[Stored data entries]
==> src/rtl/ama_riscv_mem_arb_pkg.sv <==
// Shared definitions for the unified-memory arbiter.
//   - Port index constants (DMEM, IMEM, loader)
//   - Arbiter state enum
//   - Request payload struct
//   - Lowest-set-bit helper used for fixed-priority picks
package ama_riscv_mem_arb_pkg;

  localparam int unsigned ARB_P_DMEM = 0;
  localparam int unsigned ARB_P_IMEM = 1;
  localparam int unsigned ARB_P_LOAD = 2;

  // Payload address is carried at full word width; the top truncates to AW.
  localparam int unsigned ARB_ADDR_W = 32;

  typedef enum logic {ARB, LOCK} arb_state_t;

  typedef struct packed {
    logic [ARB_ADDR_W-1:0] addr;
    logic [3:0]            we;
    logic [31:0]           wdata;
  } arb_req_t;

  // One-hot of the lowest set bit (lowest index wins).
  function automatic logic [2:0] arb_lowest(input logic [2:0] v);
    return v & (~v + 3'd1);
  endfunction

endpackage

==> src/rtl/ama_riscv_arb_starve_cnt.sv <==
// Per-port starvation counter.
// Counts cycles a request is pending but refused, saturating at STARVE_LIMIT.
// Clears whenever the port is granted or drops its request.
// Ports:
//   clk, rst - clock, synchronous active-high reset
//   req, gnt - request and grant of the watched port
//   starved  - counter has saturated
module ama_riscv_arb_starve_cnt #(
  parameter int unsigned STARVE_LIMIT = 8
) (
  input  logic clk,
  input  logic rst,
  input  logic req,
  input  logic gnt,
  output logic starved
);

  localparam int unsigned CW = $clog2(STARVE_LIMIT + 1);

  logic [CW-1:0] cnt_q, cnt_d;

  always_comb begin
    cnt_d = cnt_q;
    if (!req || gnt) begin
      cnt_d = '0;
    end else if (cnt_q != CW'(STARVE_LIMIT)) begin
      cnt_d = cnt_q + 1'b1;
    end
  end

  always_ff @(posedge clk) begin
    if (rst) begin
      cnt_q <= '0;
    end else begin
      cnt_q <= cnt_d;
    end
  end

  assign starved = (cnt_q == CW'(STARVE_LIMIT));

endmodule

==> src/rtl/ama_riscv_mem_arbiter.sv <==
// Three-way arbiter in front of one single-port synchronous BRAM.
//   P0 = core DMEM, P1 = core IMEM fetch, P2 = loader/debug (UART bootloader).
// Fixed priority P0 > P1 > P2, overridden by per-port starvation guards.
// P2 may lock the memory for a burst of up to BURST_MAX beats.
// Ports:
//   clk, rst                      - clock, synchronous active-high reset
//   pN_req/addr/we/wdata          - requester N payload, held until pN_gnt
//   pN_gnt                        - accepted this cycle
//   pN_rdata/pN_rvalid            - read return, one cycle after a granted read
//   p2_lock                       - loader asks to keep ownership
//   mem_en/addr/we/wdata/rdata    - BRAM side, 1-cycle read latency
// Optional (macro AMA_RISCV_MEM_ARB_PERF_EN):
//   perf_conflict_cnt             - cycles with two or more requests
//   perf_starve_cnt               - cycles with any starve counter saturated
module ama_riscv_mem_arbiter
  import ama_riscv_mem_arb_pkg::*;
#(
  parameter int unsigned AW           = 14,
  parameter int unsigned STARVE_LIMIT = 8,
  parameter int unsigned BURST_MAX    = 16
) (
  input  logic          clk,
  input  logic          rst,
  input  logic          p0_req,
  input  logic [AW-1:0] p0_addr,
  input  logic [3:0]    p0_we,
  input  logic [31:0]   p0_wdata,
  output logic          p0_gnt,
  output logic [31:0]   p0_rdata,
  output logic          p0_rvalid,
  input  logic          p1_req,
  input  logic [AW-1:0] p1_addr,
  input  logic [3:0]    p1_we,
  input  logic [31:0]   p1_wdata,
  output logic          p1_gnt,
  output logic [31:0]   p1_rdata,
  output logic          p1_rvalid,
  input  logic          p2_req,
  input  logic [AW-1:0] p2_addr,
  input  logic [3:0]    p2_we,
  input  logic [31:0]   p2_wdata,
  output logic          p2_gnt,
  output logic [31:0]   p2_rdata,
  output logic          p2_rvalid,
  input  logic          p2_lock,
  output logic          mem_en,
  output logic [AW-1:0] mem_addr,
  output logic [3:0]    mem_we,
  output logic [31:0]   mem_wdata,
  input  logic [31:0]   mem_rdata
`ifdef AMA_RISCV_MEM_ARB_PERF_EN
  ,
  output logic [31:0]   perf_conflict_cnt,
  output logic [31:0]   perf_starve_cnt
`endif
);

  localparam int unsigned BW = $clog2(BURST_MAX + 1);

  logic [2:0] req, gnt, starved, starve_eff, rvalid;
  arb_req_t   pl [3];
  arb_req_t   sel_pl;
  logic [1:0] sel_idx;

  arb_state_t    state_q, state_d;
  logic [BW-1:0] burst_q, burst_d;
  logic          p2_low_q, p2_low_d;
  logic [1:0]    tag_q;
  logic          rd_q;
  logic [31:0]   rdata_q [3];

  assign req = {p2_req, p1_req, p0_req};

  always_comb begin
    pl[ARB_P_DMEM] = '{addr: ARB_ADDR_W'(p0_addr), we: p0_we, wdata: p0_wdata};
    pl[ARB_P_IMEM] = '{addr: ARB_ADDR_W'(p1_addr), we: p1_we, wdata: p1_wdata};
    pl[ARB_P_LOAD] = '{addr: ARB_ADDR_W'(p2_addr), we: p2_we, wdata: p2_wdata};
  end

  ama_riscv_arb_starve_cnt #(.STARVE_LIMIT(STARVE_LIMIT)) u_starve_p0 (
    .clk(clk), .rst(rst), .req(req[0]), .gnt(gnt[0]), .starved(starved[0])
  );
  ama_riscv_arb_starve_cnt #(.STARVE_LIMIT(STARVE_LIMIT)) u_starve_p1 (
    .clk(clk), .rst(rst), .req(req[1]), .gnt(gnt[1]), .starved(starved[1])
  );
  ama_riscv_arb_starve_cnt #(.STARVE_LIMIT(STARVE_LIMIT)) u_starve_p2 (
    .clk(clk), .rst(rst), .req(req[2]), .gnt(gnt[2]), .starved(starved[2])
  );

  // Right after a full-length burst, the loader's starvation claim is ignored for one cycle.
  assign starve_eff = req & starved & {~p2_low_q, 2'b11};

  // State register
  always_ff @(posedge clk) begin
    if (rst) begin
      state_q  <= ARB;
      burst_q  <= '0;
      p2_low_q <= 1'b0;
    end else begin
      state_q  <= state_d;
      burst_q  <= burst_d;
      p2_low_q <= p2_low_d;
    end
  end

  // Next state
  always_comb begin
    state_d  = state_q;
    burst_d  = burst_q;
    p2_low_d = 1'b0;
    unique case (state_q)
      ARB: begin
        if (gnt[ARB_P_LOAD] && p2_lock) begin
          state_d = LOCK;
          burst_d = BW'(1);
        end
      end
      LOCK: begin
        if (!req[ARB_P_LOAD]) begin
          // Loader withdrew: release the memory rather than block the core.
          state_d = ARB;
          burst_d = '0;
        end else if (gnt[ARB_P_LOAD]) begin
          if (!p2_lock) begin
            state_d = ARB;
            burst_d = '0;
          end else if (burst_q == BW'(BURST_MAX - 1)) begin
            state_d  = ARB;
            burst_d  = '0;
            p2_low_d = 1'b1;
          end else begin
            burst_d = burst_q + 1'b1;
          end
        end
      end
      default: state_d = ARB;
    endcase
  end

  // Grant outputs
  always_comb begin
    gnt = '0;
    if (!rst) begin
      unique case (state_q)
        ARB:     gnt = (|starve_eff) ? arb_lowest(starve_eff) : arb_lowest(req);
        LOCK:    gnt[ARB_P_LOAD] = req[ARB_P_LOAD];
        default: gnt = '0;
      endcase
    end
  end

  assign p0_gnt = gnt[ARB_P_DMEM];
  assign p1_gnt = gnt[ARB_P_IMEM];
  assign p2_gnt = gnt[ARB_P_LOAD];

  always_comb begin
    sel_idx = 2'd0;
    sel_pl  = pl[ARB_P_DMEM];
    unique case (gnt)
      3'b010: begin
        sel_idx = 2'd1;
        sel_pl  = pl[ARB_P_IMEM];
      end
      3'b100: begin
        sel_idx = 2'd2;
        sel_pl  = pl[ARB_P_LOAD];
      end
      default: begin
        sel_idx = 2'd0;
        sel_pl  = pl[ARB_P_DMEM];
      end
    endcase
  end

  logic unused_addr_hi;
  assign unused_addr_hi = ^sel_pl.addr[ARB_ADDR_W-1:AW];

  assign mem_en    = |gnt;
  assign mem_addr  = sel_pl.addr[AW-1:0];
  assign mem_we    = mem_en ? sel_pl.we : 4'b0;
  assign mem_wdata = sel_pl.wdata;

  // Return path depends only on the registered owner tag, so grants can change every cycle.
  always_ff @(posedge clk) begin
    if (rst) begin
      tag_q <= 2'd0;
      rd_q  <= 1'b0;
    end else begin
      rd_q <= mem_en && (sel_pl.we == 4'b0);
      if (mem_en) tag_q <= sel_idx;
    end
  end

  always_comb begin
    for (int i = 0; i < 3; i++) begin
      rvalid[i] = rd_q && (tag_q == 2'(i)) && !rst;
    end
  end

  always_ff @(posedge clk) begin
    for (int i = 0; i < 3; i++) begin
      if (rst) begin
        rdata_q[i] <= '0;
      end else if (rvalid[i]) begin
        rdata_q[i] <= mem_rdata;
      end
    end
  end

  assign p0_rvalid = rvalid[ARB_P_DMEM];
  assign p1_rvalid = rvalid[ARB_P_IMEM];
  assign p2_rvalid = rvalid[ARB_P_LOAD];
  assign p0_rdata  = rvalid[ARB_P_DMEM] ? mem_rdata : rdata_q[ARB_P_DMEM];
  assign p1_rdata  = rvalid[ARB_P_IMEM] ? mem_rdata : rdata_q[ARB_P_IMEM];
  assign p2_rdata  = rvalid[ARB_P_LOAD] ? mem_rdata : rdata_q[ARB_P_LOAD];

`ifdef AMA_RISCV_MEM_ARB_PERF_EN
  logic [31:0] conflict_q, starve_cnt_q;

  always_ff @(posedge clk) begin
    if (rst) begin
      conflict_q   <= '0;
      starve_cnt_q <= '0;
    end else begin
      if ((req[0] & req[1]) | (req[0] & req[2]) | (req[1] & req[2])) begin
        conflict_q <= conflict_q + 32'd1;
      end
      if (|starved) starve_cnt_q <= starve_cnt_q + 32'd1;
    end
  end

  assign perf_conflict_cnt = conflict_q;
  assign perf_starve_cnt   = starve_cnt_q;
`endif

endmodule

Task objective: From the records above, pull every line that has the string "synchronous" and copy it.

Response to the exercise:
//   clk, rst - clock, synchronous active-high reset
// Three-way arbiter in front of one single-port synchronous BRAM.
//   clk, rst                      - clock, synchronous active-high reset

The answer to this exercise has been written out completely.